This dataset contains data on top tech startups and their hiring information. Some of the listed features are company name, description of the company, company's website URL, industries in which the company operates, hiring activity of the company, job vacancies etc. Please refer to data_dictionary.txt
for a complete list of features.
This dataset also has images of the company logo. These images are present in the ./images
folder and are named with respect to their company id
. The maximum dimensions of each image are 200 x 200 pixels, while some images have rectangular shapes having value below 200 pixels.

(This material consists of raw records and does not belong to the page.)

<file path="config.mk">
export PLATFORM = sky130hd
export DESIGN_NAME = flush_response_filter
export DESIGN_NICKNAME = d
export VERILOG_FILES = /design/src/rtl/flush_response_filter.sv
export SDC_FILE = /design/constraint.sdc
export NUM_CORES = 1
export LEC_CHECK = 0
export ABC_AREA = 0
export CAP_MARGIN = 0
export CORE_ASPECT_RATIO = 1.2
export CORE_MARGIN = 2
export CORE_UTILIZATION = 45
export DETAILED_ROUTE_END_ITERATION = 12
export GPL_TIMING_DRIVEN = 0
export PLACE_DENSITY = 0.7
export RECOVER_POWER = 25
export SYNTH_ARGS = -nofsm -noshare
export SYNTH_HDL_FRONTEND = slang
export SYNTH_SLANG_ARGS = --single-unit
export TNS_END_PERCENT = 50
</file>
<file path="constraint.sdc">
create_clock -name clk_i -period 4.81 [get_ports clk_i]
set_clock_uncertainty 0.1 [all_clocks]
set_input_delay 0.962 -clock clk_i [delete_from_list [all_inputs] [get_ports clk_i]]
set_output_delay 0.962 -clock clk_i [all_outputs]
set_load 0.01 [all_outputs]
</file>
<file path="src/rtl/flush_response_filter.sv">
// Response filter for a flushable request path: counts live and stale requests in flight and
// absorbs responses to flushed work. Optional sticky error port under FLUSH_RSP_FILTER_ERR_EN.
module flush_response_filter #(
    parameter type T              = logic,
    parameter int  MaxOutstanding = 4,
    parameter int  CntW           = $clog2(MaxOutstanding + 1)
) (
    input  logic            clk_i,
    input  logic            rst_ni,
    input  logic            flush_i,
    input  logic            req_valid_i,
    input  logic            req_ready_i,
    output logic            req_gate_o,
    input  logic            rsp_valid_i,
    output logic            rsp_ready_o,
    input  T                rsp_data_i,
    output logic            rsp_valid_o,
    input  logic            rsp_ready_i,
    output T                rsp_data_o,
    output logic [CntW-1:0] outstanding_o,
`ifdef FLUSH_RSP_FILTER_ERR_EN
    output logic            err_o,
`endif
    output logic            dropping_o
);

    logic [CntW-1:0] live_q, live_d;
    logic [CntW-1:0] stale_q, stale_d;
    logic            out_full_q, out_full_d;
    T                out_data_q, out_data_d;

    logic            req_hs;
    logic            rsp_hs;
    logic            rsp_unexpected;
    logic [CntW:0]   total;
    logic [CntW:0]   flush_total;

    // One extra bit so the sum of both counters can never alias.
    assign total = {1'b0, live_q} + {1'b0, stale_q};

    assign req_gate_o     = total < (CntW + 1)'(MaxOutstanding);
    assign rsp_ready_o    = flush_i | (stale_q != '0) | ~out_full_q | rsp_ready_i;
    assign req_hs         = req_valid_i & req_ready_i & req_gate_o;
    assign rsp_hs         = rsp_valid_i & rsp_ready_o;
    assign rsp_unexpected = rsp_hs & (total == '0);

    assign rsp_valid_o   = out_full_q;
    assign rsp_data_o    = out_data_q;
    assign outstanding_o = live_q;
    assign dropping_o    = (stale_q != '0);

    always_comb begin
        live_d      = live_q;
        stale_d     = stale_q;
        out_full_d  = out_full_q;
        out_data_d  = out_data_q;
        flush_total = total + {{CntW{1'b0}}, req_hs};

        if (flush_i) begin
            // Everything in flight, including a same-cycle request, becomes stale.
            if (rsp_hs && (total != '0)) begin
                flush_total = flush_total - (CntW + 1)'(1);
            end
            live_d     = '0;
            stale_d    = flush_total[CntW-1:0];
            out_full_d = 1'b0;
        end else begin
            if (out_full_q && rsp_ready_i) begin
                out_full_d = 1'b0;
            end
            if (rsp_hs) begin
                if (stale_q != '0) begin
                    stale_d = stale_q - CntW'(1);
                end else if (live_q != '0) begin
                    live_d     = live_q - CntW'(1);
                    out_full_d = 1'b1;
                    out_data_d = rsp_data_i;
                end
            end
            if (req_hs) begin
                live_d = live_d + CntW'(1);
            end
        end
    end

    always_ff @(posedge clk_i or negedge rst_ni) begin
        if (!rst_ni) begin
            live_q     <= '0;
            stale_q    <= '0;
            out_full_q <= 1'b0;
            out_data_q <= '0;
        end else begin
            live_q     <= live_d;
            stale_q    <= stale_d;
            out_full_q <= out_full_d;
            out_data_q <= out_data_d;
        end
    end

`ifdef FLUSH_RSP_FILTER_ERR_EN
    logic err_q;

    always_ff @(posedge clk_i or negedge rst_ni) begin
        if (!rst_ni) begin
            err_q <= 1'b0;
        end else if (rsp_unexpected) begin
            err_q <= 1'b1;
        end
    end

    assign err_o = err_q;
`else
    logic unused_unexpected;
    assign unused_unexpected = rsp_unexpected;
`endif

`ifndef SYNTHESIS
    unexpected_rsp_a : assert property (@(posedge clk_i) disable iff (!rst_ni) !rsp_unexpected)
        else $warning("flush_response_filter: response with nothing outstanding");
`endif

endmodule
</file>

The dataset is provided in 2 formats i.e., json
and csv
. As some features have array and key-value pair as their datatypes, the suitable file format was json. But the scientific community is more inclined towards tabular format hence; csv file format is also provided. Note while transforming data to csv format, array and key-value datatypes were slightly modified. Please refer to the schema files to get a feeling for the structure of these datatypes.
A quick note about missing values. This dataset contains some missing values, they are represented using empty strings ""
. When working with the data, please take appropriate measures.
At last, most of the irregularities from the dataset were handled, and if you find any, please report it, and it will be fixed in the next version.
Note:
The dataset is for educational use only. The data owners are the respective companies and the websites providing the data.
That being said, the jobs listed in the dataset are real, and if interested, you can apply to them from the respective company's website.